(Dataset entries)
[src/rtl/pipe_hazard_ctrl.sv]
// ---------------------------------------------------------------------------
// PipeHazardCtrl (top module pipe_hazard_ctrl)
//
// Purpose:
//    Stall/flush controller for a NUM_STAGES-deep in-order pipeline. It turns
//    cache stalls, branch redirects, jumps, multi-cycle-unit busy and ID
//    hazards into per-register write enables and bubble (flush) strobes.
//    A redirect or jump that arrives while memory is stalled is remembered
//    and applied on the first cycle after the stall. Saturating performance
//    counters and a sticky memory-stall watchdog are also provided.
//
// Ports:
//    clk           clock
//    rst           synchronous active-high reset
//    imem_stall_i  instruction cache miss stall
//    dmem_stall_i  data cache miss stall
//    redirect_i    mispredict / branch taken at REDIRECT_STAGE
//    jump_i        jump resolved at REDIRECT_STAGE
//    mdu_busy_i    multi-cycle unit in MDU_STAGE still working
//    ctrl_stall_i  branch/jump decoded in ID
//    load_use_i    load-use hazard detected in ID
//    cnt_clr_i     synchronous clear of the performance counters
//    write_o       per-register write enable (bit0 = PC)
//    flush_o       per-register flush / bubble insert (bit0 always 0)
//    cnt_mem_o     cycles with a memory stall
//    cnt_hazard_o  cycles stalled by mdu busy / ctrl stall / load-use
//    cnt_flush_o   cycles with a redirect/jump flush applied
//    timeout_o     sticky watchdog flag, cleared only by rst
// ---------------------------------------------------------------------------
module pipe_hazard_ctrl #(
    parameter int NUM_STAGES     = 5,
    parameter int REDIRECT_STAGE = 2,
    parameter int HAZARD_STAGE   = 2,
    parameter int MDU_STAGE      = 2,
    parameter int BRPRED         = 0,
    parameter int CNT_W          = 32,
    parameter int TIMEOUT        = 1024
) (
    input  logic                  clk,
    input  logic                  rst,
    input  logic                  imem_stall_i,
    input  logic                  dmem_stall_i,
    input  logic                  redirect_i,
    input  logic                  jump_i,
    input  logic                  mdu_busy_i,
    input  logic                  ctrl_stall_i,
    input  logic                  load_use_i,
    input  logic                  cnt_clr_i,
    output logic [NUM_STAGES-1:0] write_o,
    output logic [NUM_STAGES-1:0] flush_o,
    output logic [CNT_W-1:0]      cnt_mem_o,
    output logic [CNT_W-1:0]      cnt_hazard_o,
    output logic [CNT_W-1:0]      cnt_flush_o,
    output logic                  timeout_o
);

    // The run-length counter saturates at TIMEOUT so it never wraps.
    localparam int              RUN_W   = (TIMEOUT > 0) ? $clog2(TIMEOUT + 1) : 1;
    localparam logic [RUN_W-1:0] RUN_MAX = RUN_W'(TIMEOUT);

    typedef enum logic {
        RUN,
        HOLD
    } stateT;

    stateT             stateQ;
    stateT             stateD;
    logic              memStall;
    logic              pendQ;
    logic              flushSel;
    logic              hazardSel;
    logic [RUN_W-1:0]  runQ;
    logic [CNT_W-1:0]  cntMemQ;
    logic [CNT_W-1:0]  cntHazardQ;
    logic [CNT_W-1:0]  cntFlushQ;
    logic              timeoutQ;

    assign memStall = imem_stall_i | dmem_stall_i;

    // State register: HOLD marks that the pipeline is frozen by memory.
    always_ff @(posedge clk) begin
        if (rst) begin
            stateQ <= RUN;
        end else begin
            stateQ <= stateD;
        end
    end

    // Next-state logic for the memory hold tracker.
    always_comb begin
        stateD = stateQ;
        case (stateQ)
            RUN:     if (memStall)  stateD = HOLD;
            HOLD:    if (!memStall) stateD = RUN;
            default: stateD = RUN;
        endcase
    end

    // Pending redirect: captured during a stall, consumed on the first
    // released cycle. A fresh redirect in that same cycle folds into the
    // single flush instead of producing a second one.
    always_ff @(posedge clk) begin
        if (rst) begin
            pendQ <= 1'b0;
        end else if (memStall && (redirect_i || jump_i)) begin
            pendQ <= 1'b1;
        end else if (stateQ == HOLD && !memStall) begin
            pendQ <= 1'b0;
        end
    end

    // Priority encoder for write/flush enables; first matching cause wins.
    // Redirects and jumps share the same flush pattern.
    always_comb begin
        write_o   = '1;
        flush_o   = '0;
        flushSel  = 1'b0;
        hazardSel = 1'b0;
        if (memStall) begin
            write_o = '0;
        end else if (redirect_i || pendQ || jump_i) begin
            flushSel = 1'b1;
            for (int k = 1; k < NUM_STAGES; k++) begin
                if (k < REDIRECT_STAGE) flush_o[k] = 1'b1;
            end
        end else if (mdu_busy_i) begin
            hazardSel = 1'b1;
            for (int k = 0; k < NUM_STAGES; k++) begin
                if (k <= MDU_STAGE)    write_o[k] = 1'b0;
                if (k == MDU_STAGE + 1) flush_o[k] = 1'b1;
            end
        end else if (ctrl_stall_i) begin
            hazardSel  = 1'b1;
            flush_o[1] = 1'b1;
            write_o[0] = (BRPRED != 0);
        end else if (load_use_i) begin
            hazardSel = 1'b1;
            for (int k = 0; k < NUM_STAGES; k++) begin
                if (k < HAZARD_STAGE)  write_o[k] = 1'b0;
                if (k == HAZARD_STAGE && k > 0) flush_o[k] = 1'b1;
            end
        end
    end

    // Saturating performance counters; a clear beats a same-cycle increment.
    always_ff @(posedge clk) begin
        if (rst || cnt_clr_i) begin
            cntMemQ    <= '0;
            cntHazardQ <= '0;
            cntFlushQ  <= '0;
        end else begin
            if (memStall && cntMemQ != '1)     cntMemQ    <= cntMemQ + CNT_W'(1);
            if (hazardSel && cntHazardQ != '1) cntHazardQ <= cntHazardQ + CNT_W'(1);
            if (flushSel && cntFlushQ != '1)   cntFlushQ  <= cntFlushQ + CNT_W'(1);
        end
    end

    // Watchdog: count consecutive memory-stall cycles; the flag is set one
    // cycle after the run reaches TIMEOUT and holds until reset.
    always_ff @(posedge clk) begin
        if (rst) begin
            runQ     <= '0;
            timeoutQ <= 1'b0;
        end else begin
            if (!memStall) begin
                runQ <= '0;
            end else if (runQ != RUN_MAX) begin
                runQ <= runQ + RUN_W'(1);
            end
            if (TIMEOUT != 0 && runQ == RUN_MAX) begin
                timeoutQ <= 1'b1;
            end
        end
    end

    assign cnt_mem_o    = cntMemQ;
    assign cnt_hazard_o = cntHazardQ;
    assign cnt_flush_o  = cntFlushQ;
    assign timeout_o    = timeoutQ;

endmodule
[config.mk]
export PLATFORM = sky130hd
export DESIGN_NAME = pipe_hazard_ctrl
export DESIGN_NICKNAME = d
export VERILOG_FILES = /design/src/rtl/pipe_hazard_ctrl.sv
export SDC_FILE = /design/constraint.sdc
export NUM_CORES = 1
export LEC_CHECK = 0
export CAP_MARGIN = 20
export CORE_AREA = 2 2 104 106
export DETAILED_ROUTE_END_ITERATION = 12
export DIE_AREA = 0 0 106 108
export MAX_ROUTING_LAYER = met4
export PLACE_DENSITY = 0.95
export RECOVER_POWER = 25
export SLEW_MARGIN = 20
export SYNTH_ARGS = -nofsm -noshare
export SYNTH_HDL_FRONTEND = slang
export SYNTH_SLANG_ARGS = --single-unit
[constraint.sdc]
create_clock -name clk -period 6.2 [get_ports clk]
set_clock_uncertainty 0.15 [all_clocks]
set_input_delay 1.24 -clock clk [delete_from_list [all_inputs] [get_ports clk]]
set_output_delay 1.24 -clock clk [all_outputs]
set_load 0.01 [all_outputs]
==> summary.md, run 1 <==
| Metric | Value |
|---|---|
| Status | finished clean |
| Critical path class | in2out |
| Worst path depth | 6 |
| Mapped Area | around 0.0056 mm2 |
| # rows | 37 |
| Max Cap Viol | 0 |
| RSZ-0062 raised after global routing | no |
| Int Pwr | 0.937 mW |
| Drt total wl | 15.6 mm |
| Yosys top cell area share | about two fifths |
| Most frequent cell after synthesis | dfxtp_1 |
| Async SR Flop Fraction | 0% |
| Vias/cell | 6.48 |
| Root Driver | clkbuf_8 |
| CP Data Required Time | 4810 ps |
| Max Freq | just under 0.2 GHz |
| Final setup fails | 0 |
| Wire length on met1 | 6.47 mm |
| Pwr dens | between 150 and 200 mW/mm2 |
| Global route overflow | 0 |
| Worst Tran Pin Value | 945 ps |
| Hold slack | 330 ps |
| Net Sw Frac | between 20% and 30% |
| Most frequent cells after synthesis | 110 x dfxtp_1, 69 x a21oi_1, 63 x nand2_1 |
| Initial antenna violation count | 0 |
| Worst rel slew slack | about 37% |
| Leading area contributor after synthesis | dfxtp_1 |
| First-pass GRT wire length | 25.9 mm |
| Wire per inst | 16.9 um |
| Post-CTS Setup Inserts | 0 |
| Final antenna-violating net count | 0 |
| Die ar. | 0.0114 mm2 |
| Combinational power share | 4.4% |
| Slowest-stage cell, CP | clkdlybuf4s50_1 |
| Psw | between 0.2 and 0.3 mW |
| Top sig layer | met4 |
| Flop-to-flop setup slack | 3370 ps |
| Seq pwr share | 58.2% |
| Period minus WS final | 5120 ps |
| Cell count after synthesis | 690 |
| Die W | 106 um |
| Clock power share | 37.4% |
| Core area | 0.0102 mm2 |
| Static leakage | 2.19 nW |
| CP Buf/Inv Count | 3 |
| Total Power | 1.22 mW |
| Clk sinks | 110 |
| Clock latency on the worst-skew pair | 390 ps |
| Reg clk slew, reported paths | 100 ps |
| Top cells by area, synth | dfxtp_1 39%, a21oi_1 6.1%, or3_1 5.7% |
| H-tree levels | 3 |
| Setup TNS Final | 0 ps |
| Synth-to-layout area growth | 24.9% |
| Largest net degree at the start of global routing | 51 |
| # diodes | 0 |
| GRT Util Overall | roughly 28% |
| CTS tree | yes |
| Layout cells sized above 1 | 4.31% |
| Post-DP HPWL | around 11 mm |
| Final Hold Viols | 0 |
| Syn Area/Cell | 8.18 um2 |
| Routability congestion estimate | between 0.9 and 1 |
| Port Buffer Count | 114 |
| Metal3 WL | 1.13 mm |
| Final Slew Violations | 0 |
| Worst R2R End | cnt_mem_o[23] |
| FF+latch count, synth | 110 |
| Clock buffer count from CTS | 9 |
| Crit path launch | imem_stall_i |
| Crit start category | input port |
| EDFF count, synth | 0 |
| Synth cell types | 55 |
| Fin nets | between 700 and 800 |
| Seq/Total Area, Yosys | 39.0% |
| Number of global-route vias before repair | 5,537 |
| Initial core utilization | 55.2% |
| Post-CTS sizing | 0 |
| Clock buffer depth | 2 |
| Top cell family by delay on the critical path | buffers and inverters |
| Maximum VDD drop | just over 0.1 mV |
| Synth warn | 0 |
| Post-synth top flop | dfxtp_1 |
| DRC viols | 0 |
| Worst Hold Class | reg2reg |
| Critical path peak fanout | 17 |
| Post-CTS Hold Buffers | 0 |
| Crit path to | flush_o[2] |
| Crit path largest cell delay | 630 ps |
| Critical register-to-register path startpoint | cnt_mem_o[0] |
| Metal2 WL | 7.70 mm |
| Cells on worst reg2reg path | 7 |
| Starting DRT DRC Count | 437 |
| Vias | 5,988 |
| Tcrit/Tclk final | about 83% |
| Crit-path cells | dlygate4sd3_1, or2_0, inv_2, nand2_1, nor4_1, clkdlybuf4s50_1 |
| Worst Path Arrival | 3730 ps |
| Ports | 117 |
| Chip height | 108 um |
| 1st-pass router iterations | 5 |
| Crit end category | output pin |
worst reg2reg max path, delay by kind of cell (launching register included):
family                   cells  cell delay (ps)
AO/OA/AOI/OAI                1               70
adder cells (fa/ha/maj)      1              260
buffers and inverters        1              270
flip-flops                   1              450
AND/OR/NAND/NOR              4             1510
area by class of cell:
type | count | area [um2]
Clock buffer | 11 | 151
Fill cell | 798 | 3180
Tap cell | 136 | 170
Inverter | 16 | 60.1
Sequential cell | 110 | 2200
Clock inverter | 5 | 56.3
Timing Repair Buffer | 117 | 1160
Multi-Input combinational cell | 529 | 3250
stage by stage:
stage | utilization, % | setup slack (ps) | instance area, um2 | instances
3_3_place_gp | 66.8 | 1440 | 6830 | 908
4_1_cts | 68.9 | 1420 | 7050 | 924
3_5_place_dp | 66.9 | 1450 | 6840 | 908
6_report | 68.9 | 1080 | 7050 | 924
5_1_grt | 68.9 | 1080 | 7050 | 924
2_1_floorplan | - | 2470 | 5650 | 691
cells in the final DEF (no fill, tap or decap), drive strengths merged, types with 36 or more instances in the layout:
cell type      Yosys  routed
clkdlybuf4s50      0      73
or3               51      51
o21ai             37      37
nand2             63      63
dlygate4sd3        0      41
dfxtp            110     110
a21oi             69      69
nor2              38      38
nand3             36      36
registers in the layout (all words and copies together) (netlist names):
signal,cells
timeout_o,1
cnt_hazard_o,32
stateQ,1
pendQ,1
cnt_mem_o,32
runQ,11
cnt_flush_o,32
how the worst min path moves through the flow:
stage / startpoint / to / slack [ps] / cells past startpoint
finish: timeout_o / timeout_o / 330 / 2
global route: timeout_o / timeout_o / 360 / 2
CTS: timeout_o / timeout_o / 340 / 2
detailed placement: timeout_o / timeout_o / 310 / 2
global placement: timeout_o / timeout_o / 310 / 2
floorplan: timeout_o / timeout_o / 320 / 2
power groups by stage:
| stage | Clock [mW] | Combinational (mW) | Sequential [mW] |
|---|---|---|---|
| finish | 0.458 | 0.0533 | 0.713 |
| global route | 0.489 | 0.0575 | 0.713 |
| CTS | 0.462 | 0.0527 | 0.713 |
| detailed placement | 0 | 0.0519 | 0.729 |
| global placement | 0 | 0.0498 | 0.729 |
| floorplan | 0 | 0.0310 | 0.728 |
layer usage:
metal  up-vias  GRT usage, %
li1       2817             -
met1      2856          35.2
met2       276          47.4
met3        39          3.86
met4         0          11.4
met5         -             -
logic make-up after synthesis:
group | count (synthesis) | share of synthesized area, %
AO/OA/AOI/OAI | 165 | 18.0
XOR/XNOR | 22 | 3.41
adder cells (fa/ha/maj) | 5 | 1.11
buffers and inverters | 52 | 3.92
flip-flops | 110 | 39.0
multiplexers | 9 | 1.62
other | 1 | 0.0664
AND/OR/NAND/NOR | 326 | 32.9
Note: power is estimated with default switching activity, not from simulation.
==> run 2: changes to the inputs <==
--- a/config.mk
+++ b/config.mk
@@ -6,11 +6,11 @@
 export NUM_CORES = 1
 export LEC_CHECK = 0
 export CAP_MARGIN = 20
-export CORE_AREA = 2 2 104 106
+export CORE_AREA = 2 2 108 110
 export DETAILED_ROUTE_END_ITERATION = 12
-export DIE_AREA = 0 0 106 108
+export DIE_AREA = 0 0 110 112
 export MAX_ROUTING_LAYER = met4
-export PLACE_DENSITY = 0.95
+export PLACE_DENSITY = 0.91
 export RECOVER_POWER = 25
 export SLEW_MARGIN = 20
 export SYNTH_ARGS = -nofsm -noshare
==> constraint.sdc (replaced) <==
create_clock -name clk -period 5.2 [get_ports clk]
set_clock_uncertainty 0.15 [all_clocks]
set_input_delay 1.04 -clock clk [delete_from_list [all_inputs] [get_ports clk]]
set_output_delay 1.04 -clock clk [all_outputs]
set_load 0.01 [all_outputs]
==> summary.md, run 2 (synthesized netlist as in run 1, its figures left out) <==
| Metric | Value |
|---|---|
| Number of global-route vias before repair | 5,199 (-6.1%) |
| Final Cell Area | 0.00717 mm2 (+1.8%) |
| Routability congestion estimate | 0.898 (-2.9%) |
| Fin nets | 803 (+0.63%) |
| Crit start category | input port |
| Hold Path End | timeout_o |
| Layout cells sized above 1 | 4.54% (+0.23 points) |
| CP Data Required Time | 4010 ps (-800 ps) |
| Worst rel slew slack | 35.5% (-1.4 points) |
| H-tree levels | 3 (unchanged) |
| Final Slew Violations | 0 (unchanged) |
| Final Hold Viols | 0 (unchanged) |
| Area of the multi-input gates | 0.00324 mm2 (-0.27%) |
| # diodes | 0 (unchanged) |
| Static leakage | 2.24 nW (+2.4%) |
| Hold path cells | 2 (unchanged) |
| Drt total wl | 14.7 mm (-5.9%) |
| Pwr dens | 224 mW/mm2 (+29%) |
| Crit-path cells | clkdlybuf4s50_1, or2_1, buf_4, a21oi_1, o31a_1, clkdlybuf4s50_1 |
| Worst Hold Class | reg2reg |
| Placed insts | 920 (+1.3%) |
| DRC viols | 0 (unchanged) |
| Post-CTS Hold Buffers | 0 (unchanged) |
| Die W | 110 um (+3.8%) |
| CP Buf/Inv Count | 3 (unchanged) |
| Post-DP HPWL | 10.1 mm (-10%) |
| Vias | 5,788 (-3.3%) |
| Ports | 117 (unchanged) |
| Most frequent cells in the layout | 110 x dfxtp_1, 72 x clkdlybuf4s50_1, 69 x a21oi_1 |
| Worst Path Arrival | 2790 ps (-940 ps) |
| Wire per inst | 15.7 um (-7.1%) |
| Layout filler cell count | 934 (+17%) |
| Cells on worst reg2reg path | 5 (-2) |
| RSZ-0062 raised after global routing | no |
| Min-delay src | timeout_o |
| Critical path peak fanout | 11 (-6) |
| Die ar. | 0.0123 mm2 (+7.6%) |
| Critical path class | in2out |
| Chip height | 112 um (+3.7%) |
| Top cell family by delay on the critical path | buffers and inverters |
| Clock buffer count from CTS | 9 (unchanged) |
| Initial antenna violation count | 0 (unchanged) |
| Core area | 0.0112 mm2 (+9.2%) |
| Commonest non-fill, non-tap cell in the layout | dfxtp_1 |
| First-pass GRT wire length | 24.3 mm (-6.3%) |
| Hold slack | 306 ps (-24.4 ps) |
| Total Power | 1.61 mW (+31%) |
| 1st-pass router iterations | 6 (+1) |
| Vias/cell | 6.18 (-4.6%) |
| Crit end category | output pin |
| Port Buffer Count | 114 (unchanged) |
| Worst R2R End | cnt_mem_o[13] |
| Max Freq | 0.251 GHz |
| Final antenna-violating net count | 0 (unchanged) |
| # rows | 39 (+5.4%) |
| Worst Tran Pin Value | 959 ps (+14.2 ps) |
| Status | finished clean |
| Crit path largest cell delay | 530 ps (-100 ps) |
| Global route overflow | 0 (unchanged) |
| Clk sinks | 110 (unchanged) |
| Largest net degree at the start of global routing | 37 (-27%) |
| Final setup fails | 0 (unchanged) |
| Root Driver | clkbuf_16 |
| Post-DP Area | 0.00688 mm2 (+0.48%) |
| Initial core utilization | 50.5% (-4.7 points) |
| Crit path top cell by count | clkdlybuf4s50_1 |
| Flop-to-flop setup slack | 2380 ps (-990 ps) |
| Max Cap Viol | 0 (unchanged) |
| Tcrit/Tclk final | 76.6% |
| Starting DRT DRC Count | 447 (+2.3%) |
| Slowest-stage cell, CP | clkdlybuf4s50_1 |
| Clock latency on the worst-skew pair | 350 ps (-40 ps) |
| Clock buffer depth | 2 (unchanged) |
| Reg clk slew, reported paths | 70 ps (-30 ps) |
| Post-CTS Setup Inserts | 0 (unchanged) |
| Maximum VDD drop | 0.161 mV (+57%) |
| GRT Util Overall | 24.7% (-3.7 points) |
| Post-CTS sizing | 0 (unchanged) |
| Synth-to-layout area growth | 27.1% |
| Critical register-to-register path startpoint | cnt_mem_o[19] |
| Setup TNS Final | 0 ps (unchanged) |
| Register area | 0.00220 mm2 (unchanged) |
| CTS tree | yes |
| Period minus WS final | 3980 ps |
| Final Instance Count excl. Fillers | 936 (+1.3%) |
[run 2: power breakdown]
group	leakage [nW]	switching [mW]	internal [mW]	total, mW
sequential	0.887	0.00382	0.845	0.849
clock	0.144	0.306	0.388	0.694
combinational	1.21	0.0394	0.0238	0.0632
total	2.24	0.350	1.26	1.61
[run 2: layout make-up]
| type | instances | share of cell area (%) |
|---|---|---|
| clock inverters | 3 | 0.610 |
| repair buffers | 122 | 16.7 |
| flip-flops and latches | 110 | 30.7 |
| multi-input cells | 529 | 45.1 |
| clock buffers | 13 | 3.49 |
| inverters | 16 | 0.837 |
| well taps | 143 | 2.49 |
[run 2: through the flow]
step           util, %  setup WS [ps]
2_1_floorplan        -           1870
3_3_place_gp      61.5           1220
3_5_place_dp      61.5           1200
4_1_cts           64.2           1200
5_1_grt           64.2           1140
6_report          64.2           1220
[run 2: worst max path at each step]
stage                 start          to  slack [ps]  depth (start not counted)
2_1_floorplan  dmem_stall_i  flush_o[2]        1870                          5
3_3_place_gp   dmem_stall_i  write_o[1]        1220                          6
3_5_place_dp   dmem_stall_i  write_o[1]        1200                          6
4_1_cts        dmem_stall_i  write_o[1]        1200                          6
5_1_grt        dmem_stall_i  flush_o[2]        1140                          6
6_report       dmem_stall_i  write_o[1]        1220                          6
[run 2: layer usage]
| metal | wire length, um | vias up | GRT usage [%] |
|---|---|---|---|
| met2 | 7060 | 208 | 37.5 |
| li1 | - | 2828 | - |
| met5 | 0 | - | - |
| met4 | 272 | 0 | 9.79 |
| met3 | 894 | 29 | 4.68 |
| met1 | 6500 | 2723 | 32.3 |
[run 2: worst reg2reg max path: stages (launching register included)]
cell and delay (ps):
dfxtp_1 460, nand4_1 190, nor4_2 680, nor3b_4 810, and4b_1 300, mux2i_1 120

EXERCISE OBJECTIVE » Retype only the stretch of lines above starting at the one with "summary.md, run 2" and stopping at the one with "9 (unchanged) |", exactly as written, with both kept.

WRITTEN RESPONSE »
==> summary.md, run 2 (synthesized netlist as in run 1, its figures left out) <==
| Metric | Value |
|---|---|
| Number of global-route vias before repair | 5,199 (-6.1%) |
| Final Cell Area | 0.00717 mm2 (+1.8%) |
| Routability congestion estimate | 0.898 (-2.9%) |
| Fin nets | 803 (+0.63%) |
| Crit start category | input port |
| Hold Path End | timeout_o |
| Layout cells sized above 1 | 4.54% (+0.23 points) |
| CP Data Required Time | 4010 ps (-800 ps) |
| Worst rel slew slack | 35.5% (-1.4 points) |
| H-tree levels | 3 (unchanged) |
| Final Slew Violations | 0 (unchanged) |
| Final Hold Viols | 0 (unchanged) |
| Area of the multi-input gates | 0.00324 mm2 (-0.27%) |
| # diodes | 0 (unchanged) |
| Static leakage | 2.24 nW (+2.4%) |
| Hold path cells | 2 (unchanged) |
| Drt total wl | 14.7 mm (-5.9%) |
| Pwr dens | 224 mW/mm2 (+29%) |
| Crit-path cells | clkdlybuf4s50_1, or2_1, buf_4, a21oi_1, o31a_1, clkdlybuf4s50_1 |
| Worst Hold Class | reg2reg |
| Placed insts | 920 (+1.3%) |
| DRC viols | 0 (unchanged) |
| Post-CTS Hold Buffers | 0 (unchanged) |
| Die W | 110 um (+3.8%) |
| CP Buf/Inv Count | 3 (unchanged) |
| Post-DP HPWL | 10.1 mm (-10%) |
| Vias | 5,788 (-3.3%) |
| Ports | 117 (unchanged) |
| Most frequent cells in the layout | 110 x dfxtp_1, 72 x clkdlybuf4s50_1, 69 x a21oi_1 |
| Worst Path Arrival | 2790 ps (-940 ps) |
| Wire per inst | 15.7 um (-7.1%) |
| Layout filler cell count | 934 (+17%) |
| Cells on worst reg2reg path | 5 (-2) |
| RSZ-0062 raised after global routing | no |
| Min-delay src | timeout_o |
| Critical path peak fanout | 11 (-6) |
| Die ar. | 0.0123 mm2 (+7.6%) |
| Critical path class | in2out |
| Chip height | 112 um (+3.7%) |
| Top cell family by delay on the critical path | buffers and inverters |
| Clock buffer count from CTS | 9 (unchanged) |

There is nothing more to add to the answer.